* [What is required] In the listing that follows, locate the line containing "export CAP_MARGIN = 30" and the line containing "create_clock -name clk -period 2.37". Retype exactly those two lines and every line between them, and nothing more.

* [Provided entries]
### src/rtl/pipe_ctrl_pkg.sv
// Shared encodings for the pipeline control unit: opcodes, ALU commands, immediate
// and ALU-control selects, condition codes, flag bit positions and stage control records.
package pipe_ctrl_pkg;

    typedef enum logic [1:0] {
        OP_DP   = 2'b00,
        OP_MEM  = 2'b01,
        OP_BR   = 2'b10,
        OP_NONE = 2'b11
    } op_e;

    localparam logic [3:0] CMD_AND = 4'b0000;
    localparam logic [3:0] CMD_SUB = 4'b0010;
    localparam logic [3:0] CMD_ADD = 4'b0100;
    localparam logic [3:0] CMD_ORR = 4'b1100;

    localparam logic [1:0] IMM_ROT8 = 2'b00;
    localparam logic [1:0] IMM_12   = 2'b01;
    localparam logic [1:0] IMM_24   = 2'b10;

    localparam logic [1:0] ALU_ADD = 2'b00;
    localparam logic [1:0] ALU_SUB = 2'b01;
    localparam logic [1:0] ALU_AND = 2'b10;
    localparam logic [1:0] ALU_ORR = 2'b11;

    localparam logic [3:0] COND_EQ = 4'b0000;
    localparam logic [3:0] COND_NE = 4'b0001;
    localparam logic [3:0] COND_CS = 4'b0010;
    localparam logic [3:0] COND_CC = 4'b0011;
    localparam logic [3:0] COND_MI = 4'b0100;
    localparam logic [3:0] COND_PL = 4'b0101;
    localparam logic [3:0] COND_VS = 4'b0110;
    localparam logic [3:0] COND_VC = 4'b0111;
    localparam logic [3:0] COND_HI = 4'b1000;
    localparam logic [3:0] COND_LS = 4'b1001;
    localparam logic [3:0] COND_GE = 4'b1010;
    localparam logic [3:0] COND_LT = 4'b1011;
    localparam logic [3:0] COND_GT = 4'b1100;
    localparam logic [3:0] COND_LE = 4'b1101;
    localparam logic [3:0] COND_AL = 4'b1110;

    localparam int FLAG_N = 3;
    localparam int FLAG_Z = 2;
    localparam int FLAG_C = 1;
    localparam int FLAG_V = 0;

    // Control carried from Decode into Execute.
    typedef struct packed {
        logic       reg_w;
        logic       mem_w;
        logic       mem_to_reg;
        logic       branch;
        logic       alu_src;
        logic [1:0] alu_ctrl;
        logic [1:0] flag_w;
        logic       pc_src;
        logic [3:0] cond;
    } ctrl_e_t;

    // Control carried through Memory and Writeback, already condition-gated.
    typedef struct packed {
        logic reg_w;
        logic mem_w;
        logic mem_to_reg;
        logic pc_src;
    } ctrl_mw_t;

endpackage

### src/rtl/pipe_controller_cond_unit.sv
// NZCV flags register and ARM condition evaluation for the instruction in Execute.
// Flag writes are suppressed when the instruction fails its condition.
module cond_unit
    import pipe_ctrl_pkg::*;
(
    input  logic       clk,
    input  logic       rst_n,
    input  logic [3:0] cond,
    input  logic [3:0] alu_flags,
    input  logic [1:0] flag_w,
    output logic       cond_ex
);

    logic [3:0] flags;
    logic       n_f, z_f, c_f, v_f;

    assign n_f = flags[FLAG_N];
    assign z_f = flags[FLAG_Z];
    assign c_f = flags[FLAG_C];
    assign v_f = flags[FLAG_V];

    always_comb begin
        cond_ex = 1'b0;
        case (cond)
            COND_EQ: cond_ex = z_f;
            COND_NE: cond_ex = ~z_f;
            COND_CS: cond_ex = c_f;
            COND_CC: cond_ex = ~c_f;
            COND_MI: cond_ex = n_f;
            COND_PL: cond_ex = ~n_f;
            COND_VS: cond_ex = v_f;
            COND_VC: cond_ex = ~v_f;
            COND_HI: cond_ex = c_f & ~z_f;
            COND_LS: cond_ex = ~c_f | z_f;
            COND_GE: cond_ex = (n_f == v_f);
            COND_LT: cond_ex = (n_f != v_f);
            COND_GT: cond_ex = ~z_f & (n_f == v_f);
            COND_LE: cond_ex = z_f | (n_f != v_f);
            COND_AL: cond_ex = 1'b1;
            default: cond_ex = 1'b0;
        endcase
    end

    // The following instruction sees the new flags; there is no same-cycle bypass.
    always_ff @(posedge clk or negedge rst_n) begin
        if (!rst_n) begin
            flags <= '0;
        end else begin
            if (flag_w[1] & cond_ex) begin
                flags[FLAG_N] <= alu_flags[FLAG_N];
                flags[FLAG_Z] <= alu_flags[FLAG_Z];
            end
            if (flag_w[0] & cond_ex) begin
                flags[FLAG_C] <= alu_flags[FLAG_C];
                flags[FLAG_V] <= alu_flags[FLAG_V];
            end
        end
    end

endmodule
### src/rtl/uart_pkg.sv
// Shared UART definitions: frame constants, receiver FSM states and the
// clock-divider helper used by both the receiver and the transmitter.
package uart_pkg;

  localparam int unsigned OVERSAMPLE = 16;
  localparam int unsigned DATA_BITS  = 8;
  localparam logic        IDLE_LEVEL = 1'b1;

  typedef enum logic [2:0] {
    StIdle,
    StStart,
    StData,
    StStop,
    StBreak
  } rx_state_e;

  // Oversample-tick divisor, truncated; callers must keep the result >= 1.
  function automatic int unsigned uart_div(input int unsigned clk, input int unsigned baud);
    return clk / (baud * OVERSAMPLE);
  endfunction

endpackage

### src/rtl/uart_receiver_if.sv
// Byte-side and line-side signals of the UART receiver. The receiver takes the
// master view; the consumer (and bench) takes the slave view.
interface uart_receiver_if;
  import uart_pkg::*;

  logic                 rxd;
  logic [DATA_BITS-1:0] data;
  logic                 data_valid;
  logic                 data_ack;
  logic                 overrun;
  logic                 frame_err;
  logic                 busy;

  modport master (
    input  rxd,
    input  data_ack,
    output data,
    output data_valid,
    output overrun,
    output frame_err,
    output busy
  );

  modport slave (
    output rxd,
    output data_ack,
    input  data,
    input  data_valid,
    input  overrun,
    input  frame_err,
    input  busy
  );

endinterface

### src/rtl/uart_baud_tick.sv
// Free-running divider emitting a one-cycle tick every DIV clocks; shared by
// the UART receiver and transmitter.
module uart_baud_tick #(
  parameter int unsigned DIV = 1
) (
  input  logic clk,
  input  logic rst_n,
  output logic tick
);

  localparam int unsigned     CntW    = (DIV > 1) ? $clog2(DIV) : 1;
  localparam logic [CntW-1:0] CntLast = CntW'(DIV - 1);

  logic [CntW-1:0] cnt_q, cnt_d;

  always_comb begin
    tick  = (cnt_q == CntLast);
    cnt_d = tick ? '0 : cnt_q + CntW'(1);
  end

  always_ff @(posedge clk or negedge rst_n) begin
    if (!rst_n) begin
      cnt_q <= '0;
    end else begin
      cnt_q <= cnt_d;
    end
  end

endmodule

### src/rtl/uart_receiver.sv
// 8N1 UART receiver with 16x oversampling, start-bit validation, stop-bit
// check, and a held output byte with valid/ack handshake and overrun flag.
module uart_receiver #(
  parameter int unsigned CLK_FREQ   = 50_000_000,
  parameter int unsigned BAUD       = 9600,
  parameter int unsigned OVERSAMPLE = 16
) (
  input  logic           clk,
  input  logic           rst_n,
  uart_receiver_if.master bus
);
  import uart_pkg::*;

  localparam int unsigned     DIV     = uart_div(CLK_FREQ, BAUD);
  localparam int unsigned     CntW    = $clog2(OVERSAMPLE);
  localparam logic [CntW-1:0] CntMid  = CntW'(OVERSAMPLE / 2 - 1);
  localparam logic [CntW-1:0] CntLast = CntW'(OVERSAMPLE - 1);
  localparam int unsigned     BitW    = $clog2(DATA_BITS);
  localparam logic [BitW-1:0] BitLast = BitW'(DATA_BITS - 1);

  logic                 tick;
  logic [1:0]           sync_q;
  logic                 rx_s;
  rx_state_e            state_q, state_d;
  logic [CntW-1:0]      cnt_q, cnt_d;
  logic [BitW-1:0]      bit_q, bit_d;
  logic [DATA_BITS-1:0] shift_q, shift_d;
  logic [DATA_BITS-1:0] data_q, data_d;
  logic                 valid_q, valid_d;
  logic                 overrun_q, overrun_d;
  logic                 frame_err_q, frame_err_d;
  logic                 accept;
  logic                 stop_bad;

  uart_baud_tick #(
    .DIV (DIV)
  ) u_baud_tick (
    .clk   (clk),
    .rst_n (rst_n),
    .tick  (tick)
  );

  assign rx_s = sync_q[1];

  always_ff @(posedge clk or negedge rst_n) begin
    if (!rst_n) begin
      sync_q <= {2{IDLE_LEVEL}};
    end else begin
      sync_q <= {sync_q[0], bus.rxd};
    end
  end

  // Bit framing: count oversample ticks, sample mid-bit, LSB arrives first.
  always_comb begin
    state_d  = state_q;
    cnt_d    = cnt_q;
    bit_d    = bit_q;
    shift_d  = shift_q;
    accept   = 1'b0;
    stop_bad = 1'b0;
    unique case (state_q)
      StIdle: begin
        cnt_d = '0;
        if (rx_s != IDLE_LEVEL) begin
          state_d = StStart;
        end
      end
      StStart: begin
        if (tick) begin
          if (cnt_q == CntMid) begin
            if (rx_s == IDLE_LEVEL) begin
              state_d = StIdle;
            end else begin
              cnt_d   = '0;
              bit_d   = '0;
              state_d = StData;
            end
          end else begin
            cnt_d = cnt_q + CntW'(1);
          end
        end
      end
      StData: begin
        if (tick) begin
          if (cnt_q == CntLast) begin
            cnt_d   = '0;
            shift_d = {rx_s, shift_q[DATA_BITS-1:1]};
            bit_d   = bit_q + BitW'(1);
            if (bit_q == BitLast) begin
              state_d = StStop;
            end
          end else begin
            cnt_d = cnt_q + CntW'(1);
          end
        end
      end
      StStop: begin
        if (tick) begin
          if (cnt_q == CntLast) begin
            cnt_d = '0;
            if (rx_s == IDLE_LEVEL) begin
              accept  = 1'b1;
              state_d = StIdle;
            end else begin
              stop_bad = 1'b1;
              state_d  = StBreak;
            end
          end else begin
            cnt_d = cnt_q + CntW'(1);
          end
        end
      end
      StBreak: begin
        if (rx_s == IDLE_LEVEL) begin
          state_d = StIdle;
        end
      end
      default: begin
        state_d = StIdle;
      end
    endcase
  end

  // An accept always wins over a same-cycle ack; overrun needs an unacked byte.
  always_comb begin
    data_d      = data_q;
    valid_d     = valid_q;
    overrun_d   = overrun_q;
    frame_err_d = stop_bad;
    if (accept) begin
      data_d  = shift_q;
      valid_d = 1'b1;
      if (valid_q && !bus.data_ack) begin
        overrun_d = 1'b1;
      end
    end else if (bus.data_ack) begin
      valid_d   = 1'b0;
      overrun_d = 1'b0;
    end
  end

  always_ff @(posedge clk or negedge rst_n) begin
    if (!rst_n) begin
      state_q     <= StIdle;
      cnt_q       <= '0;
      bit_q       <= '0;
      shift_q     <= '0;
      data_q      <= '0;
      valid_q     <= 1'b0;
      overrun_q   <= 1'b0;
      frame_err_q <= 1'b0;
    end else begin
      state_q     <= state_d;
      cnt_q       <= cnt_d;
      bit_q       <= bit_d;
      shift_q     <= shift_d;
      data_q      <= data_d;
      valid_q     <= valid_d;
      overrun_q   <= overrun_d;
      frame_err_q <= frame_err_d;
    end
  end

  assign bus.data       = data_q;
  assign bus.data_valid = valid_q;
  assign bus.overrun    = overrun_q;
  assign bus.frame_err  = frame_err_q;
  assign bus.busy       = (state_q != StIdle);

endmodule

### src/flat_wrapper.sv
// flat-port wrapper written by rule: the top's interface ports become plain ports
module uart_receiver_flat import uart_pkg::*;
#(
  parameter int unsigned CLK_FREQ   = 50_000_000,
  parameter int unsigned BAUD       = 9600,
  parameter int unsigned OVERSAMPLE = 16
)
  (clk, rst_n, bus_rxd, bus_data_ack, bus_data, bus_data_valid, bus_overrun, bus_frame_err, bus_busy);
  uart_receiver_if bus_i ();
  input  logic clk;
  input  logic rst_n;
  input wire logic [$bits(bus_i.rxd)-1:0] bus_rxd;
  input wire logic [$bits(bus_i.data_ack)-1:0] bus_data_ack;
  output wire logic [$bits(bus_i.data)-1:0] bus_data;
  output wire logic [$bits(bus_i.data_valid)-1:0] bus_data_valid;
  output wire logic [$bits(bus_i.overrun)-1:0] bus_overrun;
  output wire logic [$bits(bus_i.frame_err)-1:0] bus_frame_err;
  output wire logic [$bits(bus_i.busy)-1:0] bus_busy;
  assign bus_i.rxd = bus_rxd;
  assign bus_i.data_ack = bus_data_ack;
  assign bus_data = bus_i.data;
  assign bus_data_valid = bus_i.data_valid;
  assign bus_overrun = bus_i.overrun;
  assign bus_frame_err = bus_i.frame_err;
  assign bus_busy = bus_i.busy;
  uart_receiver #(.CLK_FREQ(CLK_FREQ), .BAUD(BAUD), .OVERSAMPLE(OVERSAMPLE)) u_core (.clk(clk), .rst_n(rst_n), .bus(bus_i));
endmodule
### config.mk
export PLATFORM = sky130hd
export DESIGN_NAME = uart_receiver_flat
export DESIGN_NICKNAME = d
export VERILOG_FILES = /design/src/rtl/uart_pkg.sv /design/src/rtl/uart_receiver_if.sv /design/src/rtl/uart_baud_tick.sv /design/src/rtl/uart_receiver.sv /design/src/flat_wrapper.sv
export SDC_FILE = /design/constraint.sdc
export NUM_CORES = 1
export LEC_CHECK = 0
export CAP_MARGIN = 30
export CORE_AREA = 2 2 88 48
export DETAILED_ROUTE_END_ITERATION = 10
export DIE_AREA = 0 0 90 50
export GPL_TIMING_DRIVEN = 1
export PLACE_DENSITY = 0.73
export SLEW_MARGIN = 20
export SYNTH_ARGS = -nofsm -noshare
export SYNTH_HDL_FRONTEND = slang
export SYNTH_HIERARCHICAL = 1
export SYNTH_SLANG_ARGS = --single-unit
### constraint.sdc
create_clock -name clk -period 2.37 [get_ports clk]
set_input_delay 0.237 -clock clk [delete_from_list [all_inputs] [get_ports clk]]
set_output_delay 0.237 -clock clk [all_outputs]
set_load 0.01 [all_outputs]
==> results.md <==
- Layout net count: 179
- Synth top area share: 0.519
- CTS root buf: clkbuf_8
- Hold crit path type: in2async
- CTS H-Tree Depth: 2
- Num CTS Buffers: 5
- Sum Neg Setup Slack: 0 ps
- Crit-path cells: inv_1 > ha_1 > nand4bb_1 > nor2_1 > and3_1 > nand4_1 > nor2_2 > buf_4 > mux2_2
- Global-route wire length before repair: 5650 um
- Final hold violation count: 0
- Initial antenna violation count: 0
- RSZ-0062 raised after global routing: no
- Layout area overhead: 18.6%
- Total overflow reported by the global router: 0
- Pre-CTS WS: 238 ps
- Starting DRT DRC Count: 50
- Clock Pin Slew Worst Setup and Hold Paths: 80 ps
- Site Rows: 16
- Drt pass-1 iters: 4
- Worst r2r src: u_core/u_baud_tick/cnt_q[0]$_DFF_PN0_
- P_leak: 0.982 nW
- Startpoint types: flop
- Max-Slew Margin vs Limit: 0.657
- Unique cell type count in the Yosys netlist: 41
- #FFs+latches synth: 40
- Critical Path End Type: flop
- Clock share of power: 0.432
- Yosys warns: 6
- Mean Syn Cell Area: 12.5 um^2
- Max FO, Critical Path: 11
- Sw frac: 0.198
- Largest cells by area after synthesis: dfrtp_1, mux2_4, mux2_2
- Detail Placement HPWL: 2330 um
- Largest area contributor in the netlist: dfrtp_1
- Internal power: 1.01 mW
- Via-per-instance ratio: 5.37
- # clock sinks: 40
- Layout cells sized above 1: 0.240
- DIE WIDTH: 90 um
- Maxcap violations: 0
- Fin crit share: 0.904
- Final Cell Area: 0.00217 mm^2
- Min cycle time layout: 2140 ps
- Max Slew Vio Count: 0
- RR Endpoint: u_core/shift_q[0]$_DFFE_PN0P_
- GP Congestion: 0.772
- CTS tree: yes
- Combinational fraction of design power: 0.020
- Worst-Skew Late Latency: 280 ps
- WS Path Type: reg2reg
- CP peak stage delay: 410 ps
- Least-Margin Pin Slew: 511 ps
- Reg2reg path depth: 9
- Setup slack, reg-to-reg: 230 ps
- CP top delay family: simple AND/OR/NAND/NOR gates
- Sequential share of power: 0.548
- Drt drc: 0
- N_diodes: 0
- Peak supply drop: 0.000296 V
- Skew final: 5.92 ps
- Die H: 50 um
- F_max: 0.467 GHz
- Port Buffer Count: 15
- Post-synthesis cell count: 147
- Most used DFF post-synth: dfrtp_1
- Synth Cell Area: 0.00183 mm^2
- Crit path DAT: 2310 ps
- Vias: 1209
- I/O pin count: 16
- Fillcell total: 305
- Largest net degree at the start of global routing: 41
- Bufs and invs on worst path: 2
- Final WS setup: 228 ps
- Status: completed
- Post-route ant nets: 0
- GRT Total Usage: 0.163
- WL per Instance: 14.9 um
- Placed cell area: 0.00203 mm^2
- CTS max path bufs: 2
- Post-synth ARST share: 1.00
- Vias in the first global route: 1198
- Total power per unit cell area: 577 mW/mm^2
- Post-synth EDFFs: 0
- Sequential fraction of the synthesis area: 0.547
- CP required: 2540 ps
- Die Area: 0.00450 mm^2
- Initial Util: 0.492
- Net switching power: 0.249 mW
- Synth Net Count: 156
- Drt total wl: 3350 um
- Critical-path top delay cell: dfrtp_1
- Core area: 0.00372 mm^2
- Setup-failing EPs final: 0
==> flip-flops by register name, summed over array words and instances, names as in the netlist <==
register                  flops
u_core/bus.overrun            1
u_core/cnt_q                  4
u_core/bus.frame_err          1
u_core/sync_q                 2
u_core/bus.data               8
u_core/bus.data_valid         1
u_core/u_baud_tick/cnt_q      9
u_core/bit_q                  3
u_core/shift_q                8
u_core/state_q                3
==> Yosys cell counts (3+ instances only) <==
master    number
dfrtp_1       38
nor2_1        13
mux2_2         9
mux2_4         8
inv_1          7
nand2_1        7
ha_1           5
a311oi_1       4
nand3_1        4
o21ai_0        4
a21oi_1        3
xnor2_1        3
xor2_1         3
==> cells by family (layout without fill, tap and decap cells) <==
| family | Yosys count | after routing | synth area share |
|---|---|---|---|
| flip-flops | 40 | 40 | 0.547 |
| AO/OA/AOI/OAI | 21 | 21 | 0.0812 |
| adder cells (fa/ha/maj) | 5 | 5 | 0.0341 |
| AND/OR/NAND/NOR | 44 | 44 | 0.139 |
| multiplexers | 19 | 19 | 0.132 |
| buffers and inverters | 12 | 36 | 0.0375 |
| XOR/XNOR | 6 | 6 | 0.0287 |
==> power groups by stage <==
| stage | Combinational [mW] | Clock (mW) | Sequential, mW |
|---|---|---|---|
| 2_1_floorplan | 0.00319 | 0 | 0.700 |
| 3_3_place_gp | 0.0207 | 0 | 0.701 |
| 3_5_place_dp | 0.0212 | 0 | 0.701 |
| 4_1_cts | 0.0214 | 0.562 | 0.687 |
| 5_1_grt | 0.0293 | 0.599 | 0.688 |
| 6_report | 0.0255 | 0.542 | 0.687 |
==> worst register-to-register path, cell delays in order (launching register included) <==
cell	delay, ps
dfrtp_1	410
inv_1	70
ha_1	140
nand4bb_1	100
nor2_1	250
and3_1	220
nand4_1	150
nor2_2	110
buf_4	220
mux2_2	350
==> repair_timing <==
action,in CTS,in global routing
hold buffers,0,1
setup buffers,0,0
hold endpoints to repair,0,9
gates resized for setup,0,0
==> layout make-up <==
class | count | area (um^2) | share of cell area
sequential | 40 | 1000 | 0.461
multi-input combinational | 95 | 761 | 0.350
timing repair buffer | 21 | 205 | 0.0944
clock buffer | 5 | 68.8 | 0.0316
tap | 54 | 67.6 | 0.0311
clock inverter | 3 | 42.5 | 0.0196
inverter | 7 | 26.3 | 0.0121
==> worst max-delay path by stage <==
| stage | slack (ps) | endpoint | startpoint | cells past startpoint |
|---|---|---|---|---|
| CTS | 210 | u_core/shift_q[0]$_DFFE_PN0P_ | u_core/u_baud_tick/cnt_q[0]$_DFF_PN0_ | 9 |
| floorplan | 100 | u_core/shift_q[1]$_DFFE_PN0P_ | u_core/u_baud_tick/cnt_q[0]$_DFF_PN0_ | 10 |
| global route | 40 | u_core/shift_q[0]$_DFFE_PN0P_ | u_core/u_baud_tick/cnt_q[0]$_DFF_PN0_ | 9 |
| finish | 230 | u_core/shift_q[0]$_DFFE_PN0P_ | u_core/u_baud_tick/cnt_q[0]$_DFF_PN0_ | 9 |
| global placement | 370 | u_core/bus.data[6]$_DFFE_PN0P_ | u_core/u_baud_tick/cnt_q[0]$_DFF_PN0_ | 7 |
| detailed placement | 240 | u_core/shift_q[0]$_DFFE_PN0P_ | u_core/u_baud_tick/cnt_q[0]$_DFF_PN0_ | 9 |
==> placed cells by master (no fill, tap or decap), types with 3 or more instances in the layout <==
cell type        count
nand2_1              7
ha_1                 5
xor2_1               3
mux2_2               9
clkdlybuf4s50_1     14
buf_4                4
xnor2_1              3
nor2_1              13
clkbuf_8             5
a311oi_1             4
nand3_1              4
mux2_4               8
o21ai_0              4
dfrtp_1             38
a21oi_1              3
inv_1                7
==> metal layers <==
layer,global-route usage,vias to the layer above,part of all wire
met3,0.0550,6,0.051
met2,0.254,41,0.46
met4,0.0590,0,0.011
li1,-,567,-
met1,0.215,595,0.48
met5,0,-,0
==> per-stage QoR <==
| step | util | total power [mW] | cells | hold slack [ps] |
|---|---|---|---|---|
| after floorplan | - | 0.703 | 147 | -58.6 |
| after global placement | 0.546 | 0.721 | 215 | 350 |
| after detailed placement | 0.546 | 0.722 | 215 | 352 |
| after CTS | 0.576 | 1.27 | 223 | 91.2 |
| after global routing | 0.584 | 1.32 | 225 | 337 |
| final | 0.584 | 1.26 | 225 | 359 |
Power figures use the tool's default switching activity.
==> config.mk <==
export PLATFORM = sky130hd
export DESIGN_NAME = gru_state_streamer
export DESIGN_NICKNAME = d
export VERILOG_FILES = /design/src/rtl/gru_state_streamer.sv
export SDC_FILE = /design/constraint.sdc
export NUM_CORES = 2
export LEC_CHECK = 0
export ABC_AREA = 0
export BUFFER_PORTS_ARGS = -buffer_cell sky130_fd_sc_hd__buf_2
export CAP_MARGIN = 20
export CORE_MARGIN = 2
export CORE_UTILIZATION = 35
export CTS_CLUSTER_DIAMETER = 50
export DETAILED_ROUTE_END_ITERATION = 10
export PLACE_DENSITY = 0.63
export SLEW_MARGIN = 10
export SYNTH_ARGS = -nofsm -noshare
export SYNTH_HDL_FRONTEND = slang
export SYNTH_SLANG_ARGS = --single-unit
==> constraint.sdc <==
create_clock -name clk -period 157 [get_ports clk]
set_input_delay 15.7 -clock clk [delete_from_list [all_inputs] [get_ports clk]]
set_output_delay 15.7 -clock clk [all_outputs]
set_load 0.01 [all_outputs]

* [Solution for this task]
export CAP_MARGIN = 30
export CORE_AREA = 2 2 88 48
export DETAILED_ROUTE_END_ITERATION = 10
export DIE_AREA = 0 0 90 50
export GPL_TIMING_DRIVEN = 1
export PLACE_DENSITY = 0.73
export SLEW_MARGIN = 20
export SYNTH_ARGS = -nofsm -noshare
export SYNTH_HDL_FRONTEND = slang
export SYNTH_HIERARCHICAL = 1
export SYNTH_SLANG_ARGS = --single-unit
### constraint.sdc
create_clock -name clk -period 2.37 [get_ports clk]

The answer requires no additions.